Pomorska metropolia jak na Śląsku?
Metropolia na Pomorzu miałaby powstać na zbliżonych zasadach do tej na Śląsku. Górnośląsko-Zagłębiowskiej Metropolia jest pierwszą w kraju i wiele ośrodków chciałoby pójść jej śladem. Na razie najbliżej jest nasz region.
CZYTAJ TEŻ: Ustawa metropolitalna skierowana do prac legislacyjnych
Miliony złotych zostaną w regionie
Metropolia ma wiele zalet. Przede wszystkim zostałyby tu miliony złotych z podatku PIT, które można przeznaczyć na rozwój. Byłby to gigantyczny zastrzyk, ponieważ do tej pory pieniądze wędrują do Skarbu Państwa.

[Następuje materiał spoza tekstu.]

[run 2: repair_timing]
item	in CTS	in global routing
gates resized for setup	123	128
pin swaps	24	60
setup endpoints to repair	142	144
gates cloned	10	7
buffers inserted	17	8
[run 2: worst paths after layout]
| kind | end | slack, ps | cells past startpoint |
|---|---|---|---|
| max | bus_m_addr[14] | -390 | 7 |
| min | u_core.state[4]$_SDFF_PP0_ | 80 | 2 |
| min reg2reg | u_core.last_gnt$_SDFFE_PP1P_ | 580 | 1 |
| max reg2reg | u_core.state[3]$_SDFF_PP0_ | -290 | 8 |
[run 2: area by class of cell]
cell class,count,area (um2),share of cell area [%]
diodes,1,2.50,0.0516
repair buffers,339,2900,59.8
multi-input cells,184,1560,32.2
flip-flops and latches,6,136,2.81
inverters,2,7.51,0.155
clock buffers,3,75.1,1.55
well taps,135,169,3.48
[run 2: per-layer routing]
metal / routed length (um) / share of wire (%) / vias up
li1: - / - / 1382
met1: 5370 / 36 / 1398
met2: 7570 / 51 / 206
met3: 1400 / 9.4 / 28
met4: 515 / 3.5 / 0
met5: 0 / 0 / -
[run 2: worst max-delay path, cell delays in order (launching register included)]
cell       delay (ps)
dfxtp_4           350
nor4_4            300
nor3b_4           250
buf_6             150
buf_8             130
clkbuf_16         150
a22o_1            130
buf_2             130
[src/rtl/gray_fifo_pkg.sv]
// Shared helpers for the Gray-coded FIFO pointer controller.
// Latency: pure functions, no state.
// Backpressure: not applicable.
package gray_fifo_pkg;

    // Widest pointer the helpers handle. Callers zero-extend narrower pointers.
    localparam int PTR_W_MAX = 32;

    typedef logic [PTR_W_MAX-1:0] wide_t;

    // Each binary bit is the XOR of its Gray bit and every Gray bit above it.
    function automatic wide_t gray2bin(input wide_t g);
        wide_t b;
        b[PTR_W_MAX-1] = g[PTR_W_MAX-1];
        for (int i = PTR_W_MAX - 2; i >= 0; i--) begin
            b[i] = b[i+1] ^ g[i];
        end
        return b;
    endfunction

    // Full when the two top pointer bits (aw, aw-1) are both inverted and all
    // lower bits match. For aw = 1 this reduces to the 2-bit inversion test.
    function automatic logic is_full(input wide_t wr, input wide_t rd, input int aw);
        return (wr ^ rd) == (wide_t'(3) << (aw - 1));
    endfunction

endpackage
<file path="config.mk">
export PLATFORM = sky130hd
export DESIGN_NAME = dmem_block_responder
export DESIGN_NICKNAME = d
export VERILOG_FILES = /design/src/rtl/dmem_block_responder_pkg.sv /design/src/rtl/dmem_block_responder_array.sv /design/src/rtl/dmem_block_responder.sv
export SDC_FILE = /design/constraint.sdc
export NUM_CORES = 2
export LEC_CHECK = 0
export ABC_AREA = 1
export CAP_MARGIN = 30
export CELL_PAD_IN_SITES_DETAIL_PLACEMENT = 1
export CELL_PAD_IN_SITES_GLOBAL_PLACEMENT = 1
export CORE_ASPECT_RATIO = 0.5
export CORE_UTILIZATION = 25
export DETAILED_ROUTE_END_ITERATION = 10
export PLACE_DENSITY = 0.43
export SLEW_MARGIN = 40
export SYNTH_ARGS = -nofsm -noshare
export SYNTH_HDL_FRONTEND = slang
export SYNTH_HIERARCHICAL = 1
export SYNTH_SLANG_ARGS = --single-unit
export TNS_END_PERCENT = 1
</file>
<file path="constraint.sdc">
create_clock -name CLK -period 3.7 [get_ports CLK]
set_input_delay 0.925 -clock CLK [delete_from_list [all_inputs] [get_ports CLK]]
set_output_delay 0.925 -clock CLK [all_outputs]
set_load 0.005 [all_outputs]
</file>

Na razie działa Obszar Metropolitalny Gdańsk-Gdynia-Sopot, jednak to wciąż stowarzyszenie, które ma ograniczone pole manewru. Związek metropolitalny pozwoliłby na działania w sferze polityki rozwoju, czyli planowania strategicznego, kształtowania ładu przestrzennego, ale przede wszystkim organizacji publicznego transportu zbiorowego i mobilności miejskiej.
Projekt ustawy metropolitalnej dla Pomorza w Rządowym Centrum Legislacji
Wydaje się, że wszystko idzie w dobrą stronę, ponieważ projekt ustawy trafił do Rządowego Centrum Legislacji. Możliwe, że Sejm zajmie się sprawą już na jesieni. Ale z drugiej strony to kolejny stracony rok. Mówiło się, że ustawa może zostać przyjęta jeszcze w 2024 roku, ale - jak widać - cały czas walka samorządowców trwa.

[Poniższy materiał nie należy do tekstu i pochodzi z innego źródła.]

--- src/rtl/rsa_start_arbiter.sv ---
// Round-robin start scheduler sharing one RSA core among N_REQ requesters.
// Optional watchdog abort of a stuck core is built when RSA_ARB_TIMEOUT_EN is defined.
module rsa_start_arbiter
  import rsa_arb_pkg::*;
#(
  parameter int N_REQ   = 4,
  parameter int SEL_W   = $clog2(N_REQ),
  parameter int TIMEOUT = TIMEOUT_DEFAULT
) (
  input  logic             clk,
  input  logic             rst,
  input  logic [N_REQ-1:0] req,
  output logic             core_start,
  output logic [SEL_W-1:0] core_sel,
  input  logic             core_done,
  output logic [N_REQ-1:0] ack,
  output logic             busy,
  output logic             timeout
);

  localparam logic [N_REQ-1:0] LSB_ONE = {{(N_REQ-1){1'b0}}, 1'b1};

  arb_state_e       state_r;
  logic [N_REQ-1:0] req_q_r;
  logic [N_REQ-1:0] pending_r;
  logic [N_REQ-1:0] edge_s;
  logic [N_REQ-1:0] clr_s;
  logic [N_REQ-1:0] ack_r;
  logic [SEL_W-1:0] sel_r;
  logic [SEL_W-1:0] last_grant_r;
  logic [SEL_W-1:0] pick_idx_s;
  logic             pick_valid_s;
  logic             core_start_r;
  logic             busy_r;

`ifdef RSA_ARB_TIMEOUT_EN
  localparam int CNT_W = $clog2(TIMEOUT);
  logic [CNT_W-1:0] wd_cnt_r;
  logic             timeout_r;
`endif

  rr_pick #(
    .N_REQ(N_REQ),
    .SEL_W(SEL_W)
  ) u_rr_pick (
    .pending   (pending_r),
    .last_grant(last_grant_r),
    .valid     (pick_valid_s),
    .idx       (pick_idx_s)
  );

  // Rising-edge detect and the clear mask for the index being launched.
  always_comb begin
    edge_s = req & ~req_q_r;
    clr_s  = (state_r == ISSUE) ? (LSB_ONE << sel_r) : {N_REQ{1'b0}};
  end

  // Request sampling; a new edge on the issuing index outranks its clear.
  always_ff @(posedge clk) begin
    if (rst) begin
      req_q_r   <= {N_REQ{1'b1}};
      pending_r <= {N_REQ{1'b0}};
    end else begin
      req_q_r   <= req;
      pending_r <= (pending_r & ~clr_s) | edge_s;
    end
  end

  // Job sequencing with all outputs registered alongside the state.
  always_ff @(posedge clk) begin
    if (rst) begin
      state_r      <= IDLE;
      sel_r        <= {SEL_W{1'b0}};
      last_grant_r <= SEL_W'(N_REQ - 1);
      core_start_r <= 1'b0;
      ack_r        <= {N_REQ{1'b0}};
      busy_r       <= 1'b0;
`ifdef RSA_ARB_TIMEOUT_EN
      wd_cnt_r     <= {CNT_W{1'b0}};
      timeout_r    <= 1'b0;
`endif
    end else begin
      core_start_r <= 1'b0;
      ack_r        <= {N_REQ{1'b0}};
`ifdef RSA_ARB_TIMEOUT_EN
      timeout_r    <= 1'b0;
`endif
      case (state_r)
        IDLE: begin
          if (pick_valid_s) begin
            sel_r        <= pick_idx_s;
            state_r      <= ISSUE;
            core_start_r <= 1'b1;
            busy_r       <= 1'b1;
          end
        end
        ISSUE: begin
          state_r <= WAIT;
`ifdef RSA_ARB_TIMEOUT_EN
          wd_cnt_r <= {CNT_W{1'b0}};
`endif
        end
        WAIT: begin
          if (core_done) begin
            state_r <= ACK;
            ack_r   <= LSB_ONE << sel_r;
`ifdef RSA_ARB_TIMEOUT_EN
          end else if (wd_cnt_r == CNT_W'(TIMEOUT - 1)) begin
            state_r   <= ACK;
            ack_r     <= LSB_ONE << sel_r;
            timeout_r <= 1'b1;
          end else begin
            wd_cnt_r <= wd_cnt_r + CNT_W'(1);
`endif
          end
        end
        ACK: begin
          state_r      <= IDLE;
          busy_r       <= 1'b0;
          last_grant_r <= sel_r;
        end
        default: begin
          state_r <= IDLE;
          busy_r  <= 1'b0;
        end
      endcase
    end
  end

  assign core_start = core_start_r;
  assign core_sel   = sel_r;
  assign ack        = ack_r;
  assign busy       = busy_r;

`ifdef RSA_ARB_TIMEOUT_EN
  assign timeout = timeout_r;
`else
  logic unused_cfg_s;
  assign unused_cfg_s = ^TIMEOUT;
  assign timeout      = 1'b0;
`endif

endmodule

Kiedy ustawa może zostać uchwalona?
Jak mówi Jakub Szlachetko z Instytutu Metropolitalnego, póki co wszystko dzieje się w średnim tempem.
- Trwają uzgodnienia międzyresortowe. Myślę, że za miesiąc będzie wiadomo o wiele więcej. Sezon urlopowy też nie pomaga - wyjaśnia.

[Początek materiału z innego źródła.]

==> src/rtl/estu_soc.sv <==
// Boot streamer: reads BOOT_LEN bytes from SPI flash at FLASH_BASE and sends them out on an 8N1 UART.
// Optional macro SOC_RX_ECHO_EN adds a UART receiver whose bytes are echoed on o_txd once booting is done.
module estu_soc #(
  parameter int unsigned CLK_FREQ_HZ = 12000000,
  parameter int unsigned BAUD_RATE   = 3000000,
  parameter logic [23:0] FLASH_BASE  = 24'h100000,
  parameter int unsigned BOOT_LEN    = 16
) (
  input  logic       i_clk,
  input  logic       i_rst,
  input  logic       i_rxd,
  input  logic [2:0] buttons,
  output logic [3:0] led,
  output logic       o_txd,
  input  logic       i_flash_miso,
  output logic       o_flash_sck,
  output logic       o_flash_ss,
  output logic       o_flash_mosi
);

  localparam int unsigned DIV      = CLK_FREQ_HZ / BAUD_RATE;
  localparam logic [15:0] DIV_LAST = 16'(DIV - 1);
  localparam logic [15:0] LEN      = 16'(BOOT_LEN);
  localparam logic [31:0] CMD_WORD = {8'h03, FLASH_BASE};

  typedef enum logic [2:0] {S_IDLE, S_CMD, S_READ, S_TX, S_DONE} state_t;

  state_t      state_q, state_d;
  logic [4:0]  bit_q, bit_d;
  logic        sck_q, sck_d;
  logic        ss_q, ss_d;
  logic        mosi_q, mosi_d;
  logic        txd_q, txd_d;
  logic [1:0]  led_hi_q, led_hi_d;
  logic [1:0]  led_lo_q, led_lo_d;
  logic [31:0] cmd_sr_q, cmd_sr_d;
  logic [7:0]  rd_sr_q, rd_sr_d;
  logic [7:0]  byte_q, byte_d;
  logic [8:0]  frame_q, frame_d;
  logic [15:0] baud_q, baud_d;
  logic [15:0] cnt_q, cnt_d;
  logic [15:0] cnt_inc;
  logic [1:0]  btn_s1_q, btn_s2_q;
  logic        btn0_prev_q;
  logic        btn0_rise;
  logic        start_cmd;

`ifdef SOC_RX_ECHO_EN
  localparam logic [15:0] HALF_LAST = 16'(DIV / 2 - 1);

  typedef enum logic [1:0] {RX_IDLE, RX_START, RX_DATA, RX_STOP} rx_state_t;

  rx_state_t   rx_state_q, rx_state_d;
  logic        rx_s1_q, rx_s2_q;
  logic [15:0] rx_cnt_q, rx_cnt_d;
  logic [2:0]  rx_bit_q, rx_bit_d;
  logic [7:0]  rx_sr_q, rx_sr_d;
  logic        rx_done;
  logic [7:0]  pend_q, pend_d;
  logic        pend_valid_q, pend_valid_d;
  logic        echo_busy_q, echo_busy_d;
  logic        unused_btn;
  assign unused_btn = buttons[2];
`else
  logic        unused_in;
  assign unused_in = buttons[2] ^ i_rxd;
`endif

  assign btn0_rise = btn_s2_q[0] & ~btn0_prev_q;

  always_comb begin
    state_d   = state_q;
    bit_d     = bit_q;
    sck_d     = sck_q;
    ss_d      = ss_q;
    mosi_d    = mosi_q;
    txd_d     = txd_q;
    led_hi_d  = led_hi_q;
    cmd_sr_d  = cmd_sr_q;
    rd_sr_d   = rd_sr_q;
    byte_d    = byte_q;
    frame_d   = frame_q;
    baud_d    = baud_q;
    cnt_d     = cnt_q;
    cnt_inc   = cnt_q + 16'd1;
    start_cmd = 1'b0;
`ifdef SOC_RX_ECHO_EN
    rx_state_d   = rx_state_q;
    rx_cnt_d     = rx_cnt_q;
    rx_bit_d     = rx_bit_q;
    rx_sr_d      = rx_sr_q;
    rx_done      = 1'b0;
    pend_d       = pend_q;
    pend_valid_d = pend_valid_q;
    echo_busy_d  = echo_busy_q;

    case (rx_state_q)
      RX_IDLE: if (!rx_s2_q) begin
        rx_state_d = RX_START;
        rx_cnt_d   = '0;
      end
      RX_START: if (rx_cnt_q == HALF_LAST) begin
        rx_cnt_d   = '0;
        rx_bit_d   = '0;
        rx_state_d = rx_s2_q ? RX_IDLE : RX_DATA;
      end else rx_cnt_d = rx_cnt_q + 16'd1;
      RX_DATA: if (rx_cnt_q == DIV_LAST) begin
        rx_cnt_d = '0;
        rx_sr_d  = {rx_s2_q, rx_sr_q[7:1]};
        rx_bit_d = rx_bit_q + 3'd1;
        if (rx_bit_q == 3'd7) rx_state_d = RX_STOP;
      end else rx_cnt_d = rx_cnt_q + 16'd1;
      RX_STOP: if (rx_cnt_q == DIV_LAST) begin
        rx_state_d = RX_IDLE;
        rx_done    = rx_s2_q;
      end else rx_cnt_d = rx_cnt_q + 16'd1;
      default: rx_state_d = RX_IDLE;
    endcase
`endif

    case (state_q)
      S_IDLE: start_cmd = 1'b1;
      S_CMD: begin
        sck_d = ~sck_q;
        // MOSI only advances on the edge that drops SCK
        if (sck_q) begin
          if (bit_q == 5'd31) begin
            state_d = S_READ;
            bit_d   = '0;
            mosi_d  = 1'b0;
          end else begin
            bit_d    = bit_q + 5'd1;
            mosi_d   = cmd_sr_q[30];
            cmd_sr_d = {cmd_sr_q[30:0], 1'b0};
          end
        end
      end
      S_READ: begin
        sck_d = ~sck_q;
        if (sck_q) begin
          rd_sr_d = {rd_sr_q[6:0], i_flash_miso};
          if (bit_q == 5'd7) begin
            state_d = S_TX;
            byte_d  = {rd_sr_q[6:0], i_flash_miso};
            frame_d = {1'b1, rd_sr_q[6:0], i_flash_miso};
            txd_d   = 1'b0;
            bit_d   = '0;
            baud_d  = '0;
          end else begin
            bit_d = bit_q + 5'd1;
          end
        end
      end
      S_TX: begin
        if (baud_q != DIV_LAST) begin
          baud_d = baud_q + 16'd1;
        end else if (bit_q == 5'd9) begin
          // Stop bit complete; buttons[1] parks the stream here with the line idle
          led_hi_d = byte_q[1:0];
          if (!btn_s2_q[1]) begin
            cnt_d = cnt_inc;
            bit_d = '0;
            if (cnt_inc < LEN) begin
              state_d = S_READ;
            end else begin
              state_d = S_DONE;
              ss_d    = 1'b1;
            end
          end
        end else begin
          baud_d  = '0;
          bit_d   = bit_q + 5'd1;
          txd_d   = frame_q[0];
          frame_d = {1'b1, frame_q[8:1]};
        end
      end
      S_DONE: begin
`ifdef SOC_RX_ECHO_EN
        if (echo_busy_q) begin
          if (baud_q != DIV_LAST) begin
            baud_d = baud_q + 16'd1;
          end else if (bit_q == 5'd9) begin
            echo_busy_d = 1'b0;
            led_hi_d    = byte_q[1:0];
          end else begin
            baud_d  = '0;
            bit_d   = bit_q + 5'd1;
            txd_d   = frame_q[0];
            frame_d = {1'b1, frame_q[8:1]};
          end
        end else if (pend_valid_q) begin
          byte_d       = pend_q;
          frame_d      = {1'b1, pend_q};
          txd_d        = 1'b0;
          bit_d        = '0;
          baud_d       = '0;
          echo_busy_d  = 1'b1;
          pend_valid_d = 1'b0;
        end
        if (rx_done) begin
          pend_d       = rx_sr_q;
          pend_valid_d = 1'b1;
        end
`endif
        if (btn0_rise) start_cmd = 1'b1;
      end
      default: state_d = S_IDLE;
    endcase

    if (start_cmd) begin
      state_d  = S_CMD;
      ss_d     = 1'b0;
      sck_d    = 1'b0;
      bit_d    = '0;
      cmd_sr_d = CMD_WORD;
      mosi_d   = CMD_WORD[31];
      cnt_d    = '0;
      txd_d    = 1'b1;
`ifdef SOC_RX_ECHO_EN
      echo_busy_d  = 1'b0;
      pend_valid_d = 1'b0;
`endif
    end

    led_lo_d = {state_d == S_DONE,
                (state_d == S_CMD) || (state_d == S_READ) || (state_d == S_TX)};
  end

  always_ff @(posedge i_clk) begin
    if (i_rst) begin
      state_q     <= S_IDLE;
      bit_q       <= '0;
      sck_q       <= 1'b0;
      ss_q        <= 1'b1;
      mosi_q      <= 1'b0;
      txd_q       <= 1'b1;
      led_hi_q    <= '0;
      led_lo_q    <= '0;
      cmd_sr_q    <= '0;
      rd_sr_q     <= '0;
      byte_q      <= '0;
      frame_q     <= '0;
      baud_q      <= '0;
      cnt_q       <= '0;
      btn_s1_q    <= '0;
      btn_s2_q    <= '0;
      btn0_prev_q <= 1'b0;
    end else begin
      state_q     <= state_d;
      bit_q       <= bit_d;
      sck_q       <= sck_d;
      ss_q        <= ss_d;
      mosi_q      <= mosi_d;
      txd_q       <= txd_d;
      led_hi_q    <= led_hi_d;
      led_lo_q    <= led_lo_d;
      cmd_sr_q    <= cmd_sr_d;
      rd_sr_q     <= rd_sr_d;
      byte_q      <= byte_d;
      frame_q     <= frame_d;
      baud_q      <= baud_d;
      cnt_q       <= cnt_d;
      btn_s1_q    <= buttons[1:0];
      btn_s2_q    <= btn_s1_q;
      btn0_prev_q <= btn_s2_q[0];
    end
  end

`ifdef SOC_RX_ECHO_EN
  always_ff @(posedge i_clk) begin
    if (i_rst) begin
      rx_s1_q      <= 1'b1;
      rx_s2_q      <= 1'b1;
      rx_state_q   <= RX_IDLE;
      rx_cnt_q     <= '0;
      rx_bit_q     <= '0;
      rx_sr_q      <= '0;
      pend_q       <= '0;
      pend_valid_q <= 1'b0;
      echo_busy_q  <= 1'b0;
    end else begin
      rx_s1_q      <= i_rxd;
      rx_s2_q      <= rx_s1_q;
      rx_state_q   <= rx_state_d;
      rx_cnt_q     <= rx_cnt_d;
      rx_bit_q     <= rx_bit_d;
      rx_sr_q      <= rx_sr_d;
      pend_q       <= pend_d;
      pend_valid_q <= pend_valid_d;
      echo_busy_q  <= echo_busy_d;
    end
  end
`endif

  assign led          = {led_hi_q, led_lo_q};
  assign o_txd        = txd_q;
  assign o_flash_sck  = sck_q;
  assign o_flash_ss   = ss_q;
  assign o_flash_mosi = mosi_q;

endmodule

Zapewnia jednak, że determinacja jest duża i walka trwa. Wiele wskazuje na to, że tym razem wszystko pójdzie po myśli pomorskich samorządowców, ale - wiadomo - polityka lubi płatać figle. Niemniej, należy trzymać kciuki za pozytywne rozwiązanie, ponieważ wszyscy na tym skorzystamy.